3区も個人的には不安かなと思っています。4区が短くなったこともあり、近年は重要性が増している3区、前回は東洋悠太、早稲田大迫、駒澤中村、青学久保田などそうそうたるメンバーが走った区間であり、繫ぎ区間だったのは過去のことで現在では2区、5区についでエース級が走る区間と言ってもいいと思います。その3区での過去5年の成績は15-13-19-17-18と区間二桁が続き、過去3年間の平均順位に至っては18位です!突出したエースのいない中央学院にとって、2区まで何とか凌げたとしても、3区で大きく遅れをとってはシード権が遠のいてしまいますし、後の区間を走る選手にもプレッシャーがかかってしまいます。5区は3年連続で走っている田中がいるだけに、何とか1~3区でシード圏内につけていきたいところです。

 

怪我が多いのも不安要素の一つです。中央学院は怪我でベストメンバーが組めないことが多いように思えます。3年前は主力がこぞって予選会メンバーに入れず、薄氷を踏む思いで予選を突破したこともあります。
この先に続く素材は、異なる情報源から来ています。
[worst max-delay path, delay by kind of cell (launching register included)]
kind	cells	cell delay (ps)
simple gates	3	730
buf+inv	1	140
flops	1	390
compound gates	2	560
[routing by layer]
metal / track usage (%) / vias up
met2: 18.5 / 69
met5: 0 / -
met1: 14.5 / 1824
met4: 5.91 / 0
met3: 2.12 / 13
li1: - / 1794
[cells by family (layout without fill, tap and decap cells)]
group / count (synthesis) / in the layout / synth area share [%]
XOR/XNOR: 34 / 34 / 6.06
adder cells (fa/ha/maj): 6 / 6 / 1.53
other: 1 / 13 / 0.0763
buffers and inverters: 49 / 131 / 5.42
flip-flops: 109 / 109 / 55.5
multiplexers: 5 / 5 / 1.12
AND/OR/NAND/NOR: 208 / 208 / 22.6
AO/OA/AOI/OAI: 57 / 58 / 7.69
選手で見ても、2年以降ずっと不調or怪我が続いている芝山だけではなく、今年は山田が全然レースに出てこないですすしね。前回10区6位で走り、シード権をきっちりと守った貴重な選手なのですが・・・層が厚くない中央学院は主力の怪我はもちろん、繫ぎ候補の選手の離脱でも大きな痛手となり得ますし、怪我・体調不良者を出すことなく箱根に向けて調整していってほしいです。

 

今年もシードを狙うとなるとぎりぎりの戦力といったところでしょうか?1区での出遅れは絶対に避けなければいけないところですね。前回と同じ潰滝が走るのか、全日本1区の岡本かはたまた別の選手なのか・・・例え無駄遣いになってしまったとしても、力のある選手を起用すべきだと思います。1~3区までに潰滝、岡本、及川をつぎ込む形になりそうかなあ?前半からシード圏内でレースを進め、5区でさらにシードラインと差をつける。そして復路は粘るというのが現実的なシードを目指す方法になるかと思います。徐々にスカウトもよくなってきていますし、さらにチーム力を高めていくためにも、連続シード獲得といきたいところですね!